*** Opening of PROVIDED DATA ***

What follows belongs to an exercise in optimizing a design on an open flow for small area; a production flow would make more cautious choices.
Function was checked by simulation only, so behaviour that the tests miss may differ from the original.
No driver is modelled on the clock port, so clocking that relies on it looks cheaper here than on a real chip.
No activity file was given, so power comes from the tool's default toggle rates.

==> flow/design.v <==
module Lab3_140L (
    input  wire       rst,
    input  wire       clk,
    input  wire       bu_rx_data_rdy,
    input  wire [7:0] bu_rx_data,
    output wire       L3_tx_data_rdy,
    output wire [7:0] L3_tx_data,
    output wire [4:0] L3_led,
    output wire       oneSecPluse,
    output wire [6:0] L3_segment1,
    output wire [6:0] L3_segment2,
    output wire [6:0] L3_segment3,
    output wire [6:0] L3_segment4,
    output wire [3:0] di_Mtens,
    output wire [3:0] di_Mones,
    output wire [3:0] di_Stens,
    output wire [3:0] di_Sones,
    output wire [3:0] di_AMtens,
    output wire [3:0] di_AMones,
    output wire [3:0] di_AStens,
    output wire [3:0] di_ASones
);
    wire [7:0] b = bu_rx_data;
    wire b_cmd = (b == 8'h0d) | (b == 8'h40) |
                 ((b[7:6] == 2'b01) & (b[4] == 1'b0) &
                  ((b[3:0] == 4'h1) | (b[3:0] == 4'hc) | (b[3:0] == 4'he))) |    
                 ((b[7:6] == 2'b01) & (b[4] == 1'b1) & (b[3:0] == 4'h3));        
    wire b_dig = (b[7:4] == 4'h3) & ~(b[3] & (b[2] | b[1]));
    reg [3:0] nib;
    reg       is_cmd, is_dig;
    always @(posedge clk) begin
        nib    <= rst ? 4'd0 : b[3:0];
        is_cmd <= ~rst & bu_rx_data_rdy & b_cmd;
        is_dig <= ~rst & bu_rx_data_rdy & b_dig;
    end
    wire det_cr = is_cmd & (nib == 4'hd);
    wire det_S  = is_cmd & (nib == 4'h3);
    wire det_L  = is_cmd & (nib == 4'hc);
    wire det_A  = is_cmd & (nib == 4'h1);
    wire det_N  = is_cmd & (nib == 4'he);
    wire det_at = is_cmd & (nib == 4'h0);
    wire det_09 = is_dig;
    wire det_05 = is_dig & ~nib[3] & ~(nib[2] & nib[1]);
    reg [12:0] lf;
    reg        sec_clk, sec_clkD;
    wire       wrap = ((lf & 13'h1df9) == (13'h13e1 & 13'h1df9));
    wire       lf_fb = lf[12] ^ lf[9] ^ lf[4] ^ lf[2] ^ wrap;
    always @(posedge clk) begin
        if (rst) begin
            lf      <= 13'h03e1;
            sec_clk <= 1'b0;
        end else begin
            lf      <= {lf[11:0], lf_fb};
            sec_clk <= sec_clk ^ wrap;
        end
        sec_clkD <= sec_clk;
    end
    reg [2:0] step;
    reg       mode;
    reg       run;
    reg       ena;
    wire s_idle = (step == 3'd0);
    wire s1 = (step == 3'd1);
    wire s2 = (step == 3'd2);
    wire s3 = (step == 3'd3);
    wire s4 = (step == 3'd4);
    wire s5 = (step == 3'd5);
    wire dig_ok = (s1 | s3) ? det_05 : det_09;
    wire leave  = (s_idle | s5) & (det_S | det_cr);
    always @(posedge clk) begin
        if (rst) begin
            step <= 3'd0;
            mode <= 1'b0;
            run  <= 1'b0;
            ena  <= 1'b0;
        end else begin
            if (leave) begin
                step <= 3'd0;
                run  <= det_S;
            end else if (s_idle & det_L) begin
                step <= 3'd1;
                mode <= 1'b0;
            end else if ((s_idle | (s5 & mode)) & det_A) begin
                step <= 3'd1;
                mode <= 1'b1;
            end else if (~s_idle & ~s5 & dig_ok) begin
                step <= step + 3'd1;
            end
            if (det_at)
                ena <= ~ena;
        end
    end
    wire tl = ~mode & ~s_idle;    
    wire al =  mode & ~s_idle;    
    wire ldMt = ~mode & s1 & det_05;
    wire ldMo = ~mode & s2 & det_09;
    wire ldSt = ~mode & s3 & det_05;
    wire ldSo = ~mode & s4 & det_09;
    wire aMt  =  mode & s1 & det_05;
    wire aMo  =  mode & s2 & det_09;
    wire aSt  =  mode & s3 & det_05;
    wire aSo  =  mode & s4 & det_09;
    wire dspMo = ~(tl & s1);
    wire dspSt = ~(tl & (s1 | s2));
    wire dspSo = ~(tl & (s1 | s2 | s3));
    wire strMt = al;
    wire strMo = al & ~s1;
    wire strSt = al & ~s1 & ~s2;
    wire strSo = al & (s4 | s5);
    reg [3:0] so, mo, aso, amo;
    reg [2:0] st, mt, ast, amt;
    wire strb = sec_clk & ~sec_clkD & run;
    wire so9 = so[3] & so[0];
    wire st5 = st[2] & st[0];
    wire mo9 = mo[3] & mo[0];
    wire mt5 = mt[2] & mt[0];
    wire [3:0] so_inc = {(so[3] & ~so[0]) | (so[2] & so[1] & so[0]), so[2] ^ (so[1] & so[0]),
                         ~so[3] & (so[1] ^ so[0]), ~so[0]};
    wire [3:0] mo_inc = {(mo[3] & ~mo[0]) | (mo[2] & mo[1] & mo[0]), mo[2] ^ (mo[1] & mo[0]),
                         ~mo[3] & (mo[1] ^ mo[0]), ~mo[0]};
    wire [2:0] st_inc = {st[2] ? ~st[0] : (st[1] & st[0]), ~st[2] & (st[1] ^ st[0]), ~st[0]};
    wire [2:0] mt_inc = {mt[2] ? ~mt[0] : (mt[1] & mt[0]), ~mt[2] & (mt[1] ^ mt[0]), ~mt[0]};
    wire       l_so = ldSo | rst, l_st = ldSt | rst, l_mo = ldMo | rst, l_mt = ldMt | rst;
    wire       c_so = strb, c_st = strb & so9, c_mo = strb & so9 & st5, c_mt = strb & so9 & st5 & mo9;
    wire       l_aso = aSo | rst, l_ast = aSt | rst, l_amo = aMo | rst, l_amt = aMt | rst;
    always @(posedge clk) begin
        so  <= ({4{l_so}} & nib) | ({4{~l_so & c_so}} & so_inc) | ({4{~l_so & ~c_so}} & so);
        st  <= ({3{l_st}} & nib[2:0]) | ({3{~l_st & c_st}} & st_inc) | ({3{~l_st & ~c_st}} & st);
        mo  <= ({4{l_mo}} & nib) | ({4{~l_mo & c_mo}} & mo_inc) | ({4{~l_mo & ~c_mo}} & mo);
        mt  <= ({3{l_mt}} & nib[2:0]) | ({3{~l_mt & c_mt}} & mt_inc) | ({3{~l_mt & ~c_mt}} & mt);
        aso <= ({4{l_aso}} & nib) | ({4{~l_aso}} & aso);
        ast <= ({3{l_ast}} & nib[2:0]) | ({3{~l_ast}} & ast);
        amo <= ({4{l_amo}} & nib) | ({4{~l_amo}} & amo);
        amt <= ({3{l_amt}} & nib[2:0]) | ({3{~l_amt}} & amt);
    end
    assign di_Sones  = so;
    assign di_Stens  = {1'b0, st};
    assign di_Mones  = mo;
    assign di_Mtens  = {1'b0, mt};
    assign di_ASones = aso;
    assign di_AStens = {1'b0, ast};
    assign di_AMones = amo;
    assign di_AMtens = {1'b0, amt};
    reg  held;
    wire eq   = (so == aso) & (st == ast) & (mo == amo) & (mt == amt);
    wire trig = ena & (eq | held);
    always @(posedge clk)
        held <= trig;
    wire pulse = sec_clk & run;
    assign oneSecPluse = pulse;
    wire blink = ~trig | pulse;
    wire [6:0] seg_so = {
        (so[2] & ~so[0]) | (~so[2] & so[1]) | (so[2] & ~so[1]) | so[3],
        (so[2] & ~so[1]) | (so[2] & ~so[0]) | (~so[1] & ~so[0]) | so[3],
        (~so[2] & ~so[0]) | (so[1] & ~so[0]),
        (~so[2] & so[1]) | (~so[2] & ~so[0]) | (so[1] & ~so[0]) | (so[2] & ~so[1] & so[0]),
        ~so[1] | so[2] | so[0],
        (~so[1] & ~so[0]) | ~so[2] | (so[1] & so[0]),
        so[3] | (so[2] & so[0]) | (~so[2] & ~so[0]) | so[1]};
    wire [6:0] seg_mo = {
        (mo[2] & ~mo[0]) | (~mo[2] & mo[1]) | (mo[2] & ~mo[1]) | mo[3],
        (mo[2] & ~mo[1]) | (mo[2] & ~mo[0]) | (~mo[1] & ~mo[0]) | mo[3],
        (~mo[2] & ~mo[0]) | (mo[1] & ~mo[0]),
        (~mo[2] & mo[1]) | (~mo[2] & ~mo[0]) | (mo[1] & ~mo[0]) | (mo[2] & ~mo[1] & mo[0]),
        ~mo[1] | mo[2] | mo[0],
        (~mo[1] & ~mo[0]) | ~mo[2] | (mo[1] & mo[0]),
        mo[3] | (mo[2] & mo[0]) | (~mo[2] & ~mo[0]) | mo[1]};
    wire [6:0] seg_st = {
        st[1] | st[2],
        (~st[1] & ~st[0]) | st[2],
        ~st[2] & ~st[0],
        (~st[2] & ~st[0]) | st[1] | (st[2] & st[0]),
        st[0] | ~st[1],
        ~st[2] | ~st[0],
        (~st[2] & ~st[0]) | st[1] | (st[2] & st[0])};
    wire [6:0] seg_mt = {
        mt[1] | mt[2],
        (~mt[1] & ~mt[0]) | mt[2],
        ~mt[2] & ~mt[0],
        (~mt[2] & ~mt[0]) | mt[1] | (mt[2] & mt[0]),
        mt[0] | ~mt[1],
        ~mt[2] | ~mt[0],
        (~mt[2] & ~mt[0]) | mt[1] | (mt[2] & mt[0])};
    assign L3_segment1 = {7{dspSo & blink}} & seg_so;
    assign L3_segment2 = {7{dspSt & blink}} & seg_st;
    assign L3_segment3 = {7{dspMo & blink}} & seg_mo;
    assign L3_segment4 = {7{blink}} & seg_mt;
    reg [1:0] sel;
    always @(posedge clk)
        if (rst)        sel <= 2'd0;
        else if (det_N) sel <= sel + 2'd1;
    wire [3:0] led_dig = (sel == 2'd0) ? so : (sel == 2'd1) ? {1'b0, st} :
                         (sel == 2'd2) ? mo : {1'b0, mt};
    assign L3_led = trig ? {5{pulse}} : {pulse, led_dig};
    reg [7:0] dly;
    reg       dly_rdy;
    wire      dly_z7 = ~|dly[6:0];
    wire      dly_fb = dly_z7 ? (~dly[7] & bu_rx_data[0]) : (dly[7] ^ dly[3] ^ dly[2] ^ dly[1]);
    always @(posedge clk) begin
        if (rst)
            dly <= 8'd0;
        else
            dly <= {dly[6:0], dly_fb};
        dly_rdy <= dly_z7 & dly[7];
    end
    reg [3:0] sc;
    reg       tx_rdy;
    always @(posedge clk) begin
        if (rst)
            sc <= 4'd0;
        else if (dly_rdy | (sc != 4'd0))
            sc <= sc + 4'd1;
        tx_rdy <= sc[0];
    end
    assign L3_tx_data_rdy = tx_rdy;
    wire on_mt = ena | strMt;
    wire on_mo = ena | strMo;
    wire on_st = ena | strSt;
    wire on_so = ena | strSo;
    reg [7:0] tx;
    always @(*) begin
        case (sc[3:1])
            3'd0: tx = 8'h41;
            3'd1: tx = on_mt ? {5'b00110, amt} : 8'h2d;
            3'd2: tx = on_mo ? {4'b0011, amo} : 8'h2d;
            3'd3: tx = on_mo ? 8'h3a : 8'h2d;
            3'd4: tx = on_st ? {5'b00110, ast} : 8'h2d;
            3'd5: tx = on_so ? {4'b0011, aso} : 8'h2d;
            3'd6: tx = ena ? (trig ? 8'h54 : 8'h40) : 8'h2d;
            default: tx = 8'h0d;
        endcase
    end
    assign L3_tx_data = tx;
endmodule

*** Close of PROVIDED DATA ***
*** Opening of PROVIDED DATA ***

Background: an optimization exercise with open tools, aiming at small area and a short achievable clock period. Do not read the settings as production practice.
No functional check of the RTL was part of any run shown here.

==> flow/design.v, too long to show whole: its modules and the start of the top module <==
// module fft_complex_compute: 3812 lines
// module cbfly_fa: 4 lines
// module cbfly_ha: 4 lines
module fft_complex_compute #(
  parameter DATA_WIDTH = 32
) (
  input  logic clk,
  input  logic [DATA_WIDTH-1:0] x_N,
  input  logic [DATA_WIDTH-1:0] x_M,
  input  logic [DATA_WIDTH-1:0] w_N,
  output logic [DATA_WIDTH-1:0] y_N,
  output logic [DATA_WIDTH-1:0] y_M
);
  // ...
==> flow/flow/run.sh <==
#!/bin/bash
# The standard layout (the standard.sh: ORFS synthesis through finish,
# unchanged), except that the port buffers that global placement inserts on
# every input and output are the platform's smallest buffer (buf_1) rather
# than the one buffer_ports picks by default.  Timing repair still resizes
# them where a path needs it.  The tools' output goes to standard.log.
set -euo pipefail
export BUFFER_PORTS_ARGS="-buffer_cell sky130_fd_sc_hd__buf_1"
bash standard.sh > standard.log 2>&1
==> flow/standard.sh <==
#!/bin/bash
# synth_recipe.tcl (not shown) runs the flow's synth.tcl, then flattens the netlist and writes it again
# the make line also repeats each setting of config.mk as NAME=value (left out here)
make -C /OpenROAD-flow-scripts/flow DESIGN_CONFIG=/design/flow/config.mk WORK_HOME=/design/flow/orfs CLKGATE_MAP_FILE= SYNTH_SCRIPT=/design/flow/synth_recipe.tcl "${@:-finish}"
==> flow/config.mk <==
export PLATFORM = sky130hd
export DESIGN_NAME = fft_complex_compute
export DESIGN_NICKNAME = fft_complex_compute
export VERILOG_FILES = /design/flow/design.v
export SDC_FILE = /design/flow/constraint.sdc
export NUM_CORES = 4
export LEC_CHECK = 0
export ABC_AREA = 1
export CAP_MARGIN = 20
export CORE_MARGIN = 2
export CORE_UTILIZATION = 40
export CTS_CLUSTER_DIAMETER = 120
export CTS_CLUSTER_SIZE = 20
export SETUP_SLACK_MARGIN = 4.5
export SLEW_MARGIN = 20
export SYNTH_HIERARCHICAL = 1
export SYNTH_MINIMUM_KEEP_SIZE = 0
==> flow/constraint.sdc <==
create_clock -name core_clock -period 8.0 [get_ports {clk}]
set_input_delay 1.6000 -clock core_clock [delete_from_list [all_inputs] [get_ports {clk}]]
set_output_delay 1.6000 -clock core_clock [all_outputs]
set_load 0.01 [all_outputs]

*** Close of PROVIDED DATA ***

WORK ORDER: Only a number is expected in reply: how many lines of the entries hold the word "strSt"?

TASK ANSWER: 2